Since then, microreplication has been used for more than 50 unique applications that you probably interact with in your everyday life. After the huge success of the projector, 3M engineers found additional uses for the 3M Fresnel lens in traffic lights to signal a left turn, the lens in LED watches and for microfilm readers.
You can also thank the technology for helping revolutionise the visibility of highway signs with a new version of retroreflective sheeting. Scientist Tim Hoopman needed to figure out how to take reflective prismatic structures with cube corners and make them fit onto a continuous sheet that could be rolled up. They had to be consistently efficient in returning light from vehicle headlights while tiny enough to fit on a thin sheet. And, it had to withstand everything from the hot sun to icy sleet. It was a lengthy process, but the microreplicated material made its way to roadways across the country by the late 1980s. The uses for the technology continue to evolve into daytime fluorescent traffic signs and work-zone cones.
At the same time, 3M scientists also found that microreplication could be applied to reflective film that would eventually be used in laptops and cell phones. The technology produces micro-prismatic structures that are produced on a thin film with an evenly smooth and reflective surface on one side and tiny prismatic grooves on the other side. This film extends the life of your batteries by enhancing the brightness of screens without having to leverage additional energy. Instead of reflecting the light that would otherwise go in random directions – like toward the ceiling or floor – it enhances light directed to you, the viewer.
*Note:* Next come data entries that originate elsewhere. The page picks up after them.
This is an optimization exercise on Yosys and OpenROAD, whose aim is small area, a short achievable clock period and few clock cycles per item, not a production implementation.
In this exercise RTL edits were held to simulation tests only and were not proved equivalent to the original.
Power and IR drop assume default switching activity.

==> flow/design.v <==
module fp32_mul (
    input  wire [31:0] a,
    input  wire [31:0] b,
    output reg  [31:0] y
);
    wire        sa = a[31];
    wire        sb = b[31];
    wire [7:0]  ea = a[30:23];
    wire [7:0]  eb = b[30:23];
    wire [22:0] fa = a[22:0];
    wire [22:0] fb = b[22:0];
    wire a_nan  = (ea == 8'hFF) && (fa != 0);
    wire b_nan  = (eb == 8'hFF) && (fb != 0);
    wire a_inf  = (ea == 8'hFF) && (fa == 0);
    wire b_inf  = (eb == 8'hFF) && (fb == 0);
    wire a_zero = (ea == 8'h00) && (fa == 0);
    wire b_zero = (eb == 8'h00) && (fb == 0);
    wire sign   = sa ^ sb;
    wire [23:0] ma = {ea != 0, fa};
    wire [23:0] mb = {eb != 0, fb};
    wire [9:0]  xa = (ea == 0) ? 10'd1 : {2'b00, ea};
    wire [9:0]  xb = (eb == 0) ? 10'd1 : {2'b00, eb};
    wire [47:0] prod = ma * mb;
    reg [5:0] lz;
    integer i;
    always @* begin
        lz = 6'd48;
        for (i = 0; i < 48; i = i + 1)
            if (prod[i]) lz = 47 - i;
    end
    reg signed [11:0] e_res;     
    reg [47:0]        pn;        
    reg [47:0]        ps;        
    reg               lost;      
    reg [11:0]        rsh;
    reg [23:0]        sig;
    reg               guard, sticky, rnd;
    reg [7:0]         efield;
    reg [30:0]        mag;
    always @* begin
        e_res = $signed({2'b00, xa}) + $signed({2'b00, xb}) - 12'sd126 - $signed({6'b0, lz});
        pn    = prod << lz;
        if (e_res >= 1) begin
            rsh = 12'd0;
        end else begin
            rsh = 12'd1 - e_res;
            if (rsh > 12'd49) rsh = 12'd49;
        end
        ps   = pn >> rsh;
        lost = (rsh == 0) ? 1'b0 : |(pn & ~({48{1'b1}} << rsh));
        sig    = ps[47:24];
        guard  = ps[23];
        sticky = (|ps[22:0]) | lost;
        rnd    = guard & (sticky | sig[0]);
        efield = (e_res >= 1) ? e_res[7:0] : 8'd0;
        mag    = {efield, sig[22:0]} + {30'd0, rnd};
        if (a_nan || b_nan || (a_inf && b_zero) || (b_inf && a_zero))
            y = 32'h7FC00000;
        else if (a_inf || b_inf)
            y = {sign, 8'hFF, 23'd0};
        else if (a_zero || b_zero)
            y = {sign, 31'd0};
        else if (e_res >= 255)
            y = {sign, 8'hFF, 23'd0};
        else
            y = {sign, mag};
    end
endmodule
module fp32_add (
    input  wire [31:0] a,
    input  wire [31:0] b,
    input  wire        sub,
    output reg  [31:0] y
);
    wire [31:0] bb = {b[31] ^ sub, b[30:0]};
    wire a_nan = (a[30:23] == 8'hFF) && (a[22:0] != 0);
    wire b_nan = (bb[30:23] == 8'hFF) && (bb[22:0] != 0);
    wire a_inf = (a[30:23] == 8'hFF) && (a[22:0] == 0);
    wire b_inf = (bb[30:23] == 8'hFF) && (bb[22:0] == 0);
    wire        swap = bb[30:0] > a[30:0];
    wire [31:0] p = swap ? bb : a;
    wire [31:0] q = swap ? a  : bb;
    wire [7:0]  ep = (p[30:23] == 0) ? 8'd1 : p[30:23];
    wire [7:0]  eq = (q[30:23] == 0) ? 8'd1 : q[30:23];
    wire [23:0] mp = {p[30:23] != 0, p[22:0]};
    wire [23:0] mq = {q[30:23] != 0, q[22:0]};
    wire        eff_sub = p[31] ^ q[31];
    reg [7:0]  d;
    reg [26:0] p_al, q_al, q_sh;
    reg        st;
    reg [27:0] s;
    reg [26:0] sn;
    reg [4:0]  lz;
    reg [4:0]  lsh;
    reg [8:0]  e;
    reg        guard, sticky, rnd;
    reg [7:0]  efield;
    reg [30:0] mag;
    integer i;
    always @* begin
        d        = ep - eq;
        p_al      = {mp, 3'b000};
        q_al    = {mq, 3'b000};
        if (d > 8'd27) begin
            q_sh = 27'd0;
            st       = |q_al;
        end else begin
            q_sh = q_al >> d;
            st       = |(q_al & ~({27{1'b1}} << d));
        end
        q_sh = q_sh | {26'd0, st};
        s = eff_sub ? ({1'b0, p_al} - {1'b0, q_sh}) : ({1'b0, p_al} + {1'b0, q_sh});
        e = {1'b0, ep};
        if (s[27]) begin
            sn = s[27:1] | {26'd0, s[0]};
            e  = e + 9'd1;
        end else begin
            lz = 5'd27;
            for (i = 0; i < 27; i = i + 1)
                if (s[i]) lz = 26 - i;
            if ({4'd0, lz} > e - 9'd1)
                lsh = e[4:0] - 5'd1;
            else
                lsh = lz;
            sn = s[26:0] << lsh;
            e  = e - {4'd0, lsh};
        end
        guard  = sn[2];
        sticky = sn[1] | sn[0];
        rnd    = guard & (sticky | sn[3]);
        efield = sn[26] ? e[7:0] : 8'd0;
        mag    = {efield, sn[25:3]} + {30'd0, rnd};
        if (a_nan || b_nan || (a_inf && b_inf && (a[31] != bb[31])))
            y = 32'h7FC00000;
        else if (a_inf)
            y = a;
        else if (b_inf)
            y = bb;
        else if (s == 28'd0)
            y = {eff_sub ? 1'b0 : p[31], 31'd0};
        else if (e >= 9'd255)
            y = {p[31], 8'hFF, 23'd0};
        else
            y = {p[31], mag};
    end
endmodule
Breakthroughs in technology often come with mixing and matching two technologies to get the best of both worlds. The combination of an abrasive ceramic grain and the flexibility of the microreplication technology led to a huge advance for abrasives used in sanding belts and grinding wheels. 3M Precision-Shaped Grains continuously fracture to form sharp points that slice more cleanly and last longer than conventional ceramic grains. If you are using abrasives with this technology, you don’t have to use as much elbow grease to get the same result.
Wayne Maurer, a 3M technical manager, works with a team that applies microreplication technology to abrasives. He led the original five-member team that was tasked with developing a better abrasive after a competitor came out with a new mineral technology. “The abrasives division was very focused on developing the next generation of abrasives technology,” he says. “That team was the one that eventually developed 3M Precision-Shaped Grain technology that we use today.”
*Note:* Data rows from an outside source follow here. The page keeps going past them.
This design comes from an exercise in tuning for small area on the open sky130 flow, not from production work. In this exercise RTL edits were held to simulation tests only and were not proved equivalent to the original. Power and IR drop assume default switching activity.

==> flow/design.v (excerpt) <==
module s6afb (
    input  wire        clk,
    input  wire [31:0] tick,
    input  wire        init_stb,
    input  wire [3:0]  init_tag,
    input  wire        rx_stb,
    input  wire [3:0]  rx_tag,
    input  wire [7:0]  rx_data,
    input  wire        issue_stb,
    input  wire [7:0]  issue_reg,
    input  wire [15:0] issue_val,
    input  wire        drive_stb,
    input  wire        wd_stb,
    output wire        issue_busy,
    output reg         rx_arm,
    output wire        tx_stb,
    output wire [39:0] tx_data,
    output wire [15:0] acc_x,
    output wire [15:0] acc_y,
    output wire [15:0] acc_z,
    output wire [15:0] gyro_x,
    output wire [15:0] gyro_y,
    output wire [15:0] gyro_z,
    output wire [15:0] angle_x,
    output wire [15:0] angle_y,
    output wire [15:0] angle_z,
    output wire [15:0] mag_x,
    output wire [15:0] mag_y,
    output wire [15:0] mag_z,
    output wire [15:0] temp,
    output wire [15:0] volt,
    output wire [15:0] version,
    output wire [31:0] last_frame_ts,
    output wire [31:0] angle_period,
    output wire [87:0] echo
);
clock: 10.0 ns
lec_check: 0
cap_margin: 0
core_margin: 2
core_utilization: 75
slew_margin: 0
standard.sh (not shown) runs the stock make flow with config.mk's settings and CLKGATE_MAP_FILE= SYNTH_SCRIPT=/design/flow/synth_recipe.tcl, a recipe that flattens the netlist after the stock synthesis.
==> flow/flow/run.sh <==
#!/bin/bash
# The standard layout (standard.sh, which runs ORFS from synthesis to
# finish), with two changes that only make the layout smaller:
#  - every input and output port gets the smallest buffer, buf_1;
#  - the clock tree uses clkbuf_4 in clusters of at most 10 flip-flops and
#    no dummy loads.
# The make run's full output goes to make_finish.log in this folder; ORFS
# also keeps each step's log under orfs/logs.
set -euo pipefail
bash standard.sh \
  BUFFER_PORTS_ARGS="-buffer_cell sky130_fd_sc_hd__buf_1" \
  CTS_ARGS="-sink_clustering_enable -repair_clock_nets -dont_use_dummy_load -buf_list sky130_fd_sc_hd__clkbuf_4 -sink_clustering_size 10 -sink_clustering_max_diameter 40" \
  finish > make_finish.log 2>&1
Edit:
==> flow/flow/run.sh (replaced) <==
#!/bin/bash
# The standard layout (standard.sh, which runs ORFS from synthesis to
# finish), with three changes that only make the layout smaller:
#  - every input and output port gets the smallest buffer, buf_1;
#  - the clock tree uses clkbuf_4 in clusters of at most 10 flip-flops and
#    no dummy loads;
#  - the constant outputs share synthesis's tie cells instead of getting
#    one tie cell each.
# The make run's full output goes to make_finish.log in this folder; ORFS
# also keeps each step's log under orfs/logs.
set -euo pipefail
bash standard.sh \
  BUFFER_PORTS_ARGS="-buffer_cell sky130_fd_sc_hd__buf_1" \
  CTS_ARGS="-sink_clustering_enable -repair_clock_nets -dont_use_dummy_load -buf_list sky130_fd_sc_hd__clkbuf_4 -sink_clustering_size 10 -sink_clustering_max_diameter 40" \
  SKIP_REPAIR_TIE_FANOUT=1 \
  finish > make_finish.log 2>&1
Design area hardly moves.
First-iteration DRC count came out higher by 5.4%.
Die area stays the same.
Core utilization came out lower by 0.19 points.
Final cell count came out lower by 0.85%.
Clock-buffer cell count came out higher by 2.
Edit:
--- a/flow/flow/run.sh
+++ b/flow/flow/run.sh
@@ -1,10 +1,8 @@
 #!/bin/bash
 # The standard layout (standard.sh, which runs ORFS from synthesis to
-# finish), with three changes that only make the layout smaller:
+# finish), with two changes that only make the layout smaller:
 #  - every input and output port gets the smallest buffer, buf_1;
 #  - the clock tree uses clkbuf_4 in clusters of at most 10 flip-flops and
-#    no dummy loads;
-#  - the constant outputs share synthesis's tie cells instead of getting
-#    one tie cell each.
+#    no dummy loads.
 # The make run's full output goes to make_finish.log in this folder; ORFS
 # also keeps each step's log under orfs/logs.
Effect:
- routed wire length does not change
- cell count stays the same
- area after synthesis is unchanged
- design area stays the same
- count of clock-buffer cells in the layout does not change
- worst setup slack does not change
- global-route usage stays the same
- first-iteration DRC count is unchanged
- via count does not change
- power is unchanged
- register-to-register slack barely changes
Edit:
==> flow/flow/run.sh (replaced) <==
#!/bin/bash
# The standard layout (standard.sh, which runs ORFS from synthesis to
# finish), with two changes that only make the layout smaller:
#  - every input and output port gets the smallest buffer, buf_1;
#  - the clock tree uses clkbuf_8 in clusters of at most 16 flip-flops and
#    no dummy loads.
# The make run's full output goes to make_finish.log in this folder; ORFS
# also keeps each step's log under orfs/logs.
set -euo pipefail
bash standard.sh \
  BUFFER_PORTS_ARGS="-buffer_cell sky130_fd_sc_hd__buf_1" \
  CTS_ARGS="-sink_clustering_enable -repair_clock_nets -dont_use_dummy_load -buf_list sky130_fd_sc_hd__clkbuf_8 -sink_clustering_size 16 -sink_clustering_max_diameter 50" \
  finish > make_finish.log 2>&1
Result:
- The new run finished clean
- count of clock-buffer cells in the layout drops by 26
- via count drops by 0.63%
- sequential power barely changes
- power climbs by 2.0%
- design area climbs by 0.62%
- core utilization climbs by 0.53 points
- clock power climbs by about 8%
- register-to-register slack gets better by 0.07 ns
- cell count drops by 0.33%
- worst hold slack gets better by 0.019 ns
- global-route usage climbs by 0.37 points

* * *

## run 1
s6afb, a different RTL version from the one above (not shown whole).
Size in the first run: ~1200 cells after synthesis, about 590 flip-flops, roughly 510 I/O pins, ~22000 um^2 of cells after synthesis.
Settings: LEC_CHECK=0, CAP_MARGIN=0, CORE_MARGIN=2, CORE_UTILIZATION=75, SLEW_MARGIN=0; clock period 10.0 ns.
==> flow/flow/run.sh <==
#!/bin/bash
# The standard layout (standard.sh, which runs ORFS from synthesis to
# finish), with two changes that only make the layout smaller:
#  - every input and output port gets the smallest buffer, buf_1;
#  - the clock tree uses clkbuf_8 in clusters of at most 16 flip-flops and
#    no dummy loads.
# The make run's full output goes to make_finish.log in this folder; ORFS
# also keeps each step's log under orfs/logs.
set -euo pipefail
bash standard.sh \
  BUFFER_PORTS_ARGS="-buffer_cell sky130_fd_sc_hd__buf_1" \
  CTS_ARGS="-sink_clustering_enable -repair_clock_nets -dont_use_dummy_load -buf_list sky130_fd_sc_hd__clkbuf_8 -sink_clustering_size 12 -sink_clustering_max_diameter 40" \
  finish > make_finish.log 2>&1
Run 1 reached the final stage; the timing, DRC and antenna checks on its layout passed.
#### Input delta (run 2 over run 1)
- CORE_UTILIZATION changed from 75 to 60
- SLEW_MARGIN changed from 0 to 20
- CAP_MARGIN changed from 0 to 20
==> flow/flow/run.sh <==
#!/bin/bash
set -euo pipefail
bash standard.sh \
  BUFFER_PORTS_ARGS="-buffer_cell sky130_fd_sc_hd__buf_1" \
  CTS_ARGS="-sink_clustering_enable -repair_clock_nets -dont_use_dummy_load -buf_list sky130_fd_sc_hd__clkbuf_16 -sink_clustering_size 30 -sink_clustering_max_diameter 60" \
  finish > make_finish.log 2>&1
Findings:
Relative to run 1, the combinational power measured on run 2 has decreased by a few percent.
The final reports for run 2 and run 1 show switching share of total power lower in the former.
Run 1 → run 2: cell count went up about 3%, portion of total power attributed to combinational logic fell by 0.8 points.
Taking run 1 as 1.0, run 2 lands at 0.64 on number of buffers created by CTS.
Side by side, register share of the cell area turned out lower in run 2 than in run 1.
Against run 1 as the reference, run 2 delivers a higher clock share of power.
Final clock period utilization by the worst path: run 2 vs run 1 up 0.93 points
| clock buffer instance count of the final layout | run 2 vs run 1 | 21 lower |
When run 2 is set beside run 1, its maximum frequency turns out to be 0.96% smaller.
diff inputs: run 2 => run 3
- SLEW_MARGIN: 20 -> 0
- CORE_UTILIZATION: 60 -> 75
- CAP_MARGIN: 20 -> 0
==> flow/flow/run.sh <==
#!/bin/bash
# The standard layout (standard.sh, which runs ORFS from synthesis to
# finish), with two changes that only make the layout smaller:
#  - every input and output port gets the smallest buffer, buf_1;
#  - the clock tree uses clkbuf_8 in clusters of at most 16 flip-flops and
#    no dummy loads.
# The make run's full output goes to make_finish.log in this folder; ORFS
# also keeps each step's log under orfs/logs.
set -euo pipefail
bash standard.sh \
  BUFFER_PORTS_ARGS="-buffer_cell sky130_fd_sc_hd__buf_1" \
  CTS_ARGS="-sink_clustering_enable -repair_clock_nets -dont_use_dummy_load -buf_list sky130_fd_sc_hd__clkbuf_16 -sink_clustering_size 24 -sink_clustering_max_diameter 40" \
  finish > make_finish.log 2>&1
Notes after the runs:
Routed wire length grows by more than 10% when moving from run 2 to run 3. On clock skew, run 2 and run 3 are neck and neck. Looking at run 2 and run 3, the number of multi-input logic gates is a wash. Against run 2, run 3 comes in 2 higher on number of antenna violations at the first check in global routing. | antenna cell count | lower: run 2 |. On power, run 3 does worse than run 2.
diff inputs: run 3 => run 4
- CORE_UTILIZATION changed from 75 to 60
- CAP_MARGIN changed from 0 to 20
- SLEW_MARGIN changed from 0 to 20
==> flow/flow/run.sh <==
#!/bin/bash
set -euo pipefail
bash standard.sh \
  BUFFER_PORTS_ARGS="-buffer_cell sky130_fd_sc_hd__buf_1" \
  CTS_ARGS="-sink_clustering_enable -repair_clock_nets -dont_use_dummy_load -buf_list sky130_fd_sc_hd__clkbuf_8 -sink_clustering_size 16 -sink_clustering_max_diameter 50" \
  finish > make_finish.log 2>&1
Findings:
Run 4 completed every stage of the flow, and the final layout passed the timing, DRC and antenna checks.
[run 4 vs run 3] sequential share of power: higher in run 4
Changes observed in run 4 relative to run 3: CTS buffer count went down by about 2%; count of nets after finishing has remained practically unchanged.
Run 4 vs run 3 on count of clock-buffer cells in the layout: run 4 is the lower one.
Re final instance area: run 4 is about 1.7% down on run 3.

==> port drivers added, routing unchanged <==
No port has a modelled driver above. Below, the same layouts with a new extraction and two added sets of constraints.
Step 1 (the two cells are an assumption about what drives the block):
set clk [get_ports {clk}]
set_driving_cell -lib_cell sky130_fd_sc_hd__clkbuf_16 $clk
set_driving_cell -lib_cell sky130_fd_sc_hd__buf_2 [delete_from_list [all_inputs] $clk]
Step 2, shift: input delay + t, output delay - t, t = (earliest + latest rising clock arrival at the registers) / 2. This alone moves slack from input paths to output paths.
Three values: ideal, step 1, step 2; two values: the first two.
run	shift t [ns]	slack for setup (ns)	worst hold slack (ns)	worst setup path at the end	slew at the worst register clock pin (ns)
the first run of note 1	0.728	0.608 / 0.618 / -0.109	0.408 / 0.408 / 0.408	input to register	0.11 / 0.11
the second run of note 1	0.720	0.427 / 0.453 / -0.266	0.428 / 0.428 / 0.428	input to register	0.11 / 0.11
the third run of note 1	0.720	0.427 / 0.453 / -0.266	0.428 / 0.428 / 0.428	input to register	0.11 / 0.11
the fourth run of note 1	0.610	0.433 / 0.442 / -0.168	0.447 / 0.447 / 0.447	input to register	0.10 / 0.10
run 1	0.625	0.453 / 0.472 / -0.154	0.431 / 0.431 / 0.431	input to register	0.08 / 0.08
run 2	0.581	0.361 / 0.386 / -0.195	0.444 / 0.444 / 0.444	input to register	0.10 / 0.10
run 3	0.604	0.358 / 0.385 / -0.219	0.420 / 0.420 / 0.420	input to register	0.09 / 0.09
run 4	0.659	0.444 / 0.467 / -0.192	0.426 / 0.426 / 0.426	input to register	0.10 / 0.10
With both steps, setup timing fails in every run listed, where it was met with ideal ports. For the first run of note 1, which loses most, drivers alone change the setup slack by +0.010 ns; drivers and shift together by -0.717 ns.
He explains that a typical piece of sandpaper uses mineral particles that have all different shapes and sizes – some of which are dull or round. “Microreplication allows us to make mineral particles that are all the same size and shape with very sharp edges to them,” he says. “This leads to a number of advantages.” In addition to being sharper, which helps them cut better, these particles are of the same height, so they are all active in the grinding process.
The result? Customers who can get the job done faster. Wayne links the difference between standard sandpaper and engineered abrasives to cutting meat with a butter knife versus a steak knife. You have to press much harder to make it work. The same thing applies for abrasives. “You don’t have to push as hard to finish something at the same rate,” he says. “So, it’s a much more user-friendly abrasive. You can either go faster or use less pressure.”
Wayne also believes we are much closer to the beginning of the journey than the end.
“Technology has enabled us to make engineered abrasives that we’ve never made before,” he says. “By studying how these perform, we get new insights. The next generation of precision-engineered abrasives will come out of these studies, largely thanks to what microreplication has provided.”
Another use for the technology? Tiny needles for drug delivery in a solid and hollow option. The tiny needles deliver drugs by applying them to the skin via a patch, or microneedle array vs a more traditional syringe. Early in 2017, 3M partnered with a pharmaceutical company to study the use of a new cancer vaccine.
And when will that more patient-friendly shot be available? Scientists are working on it.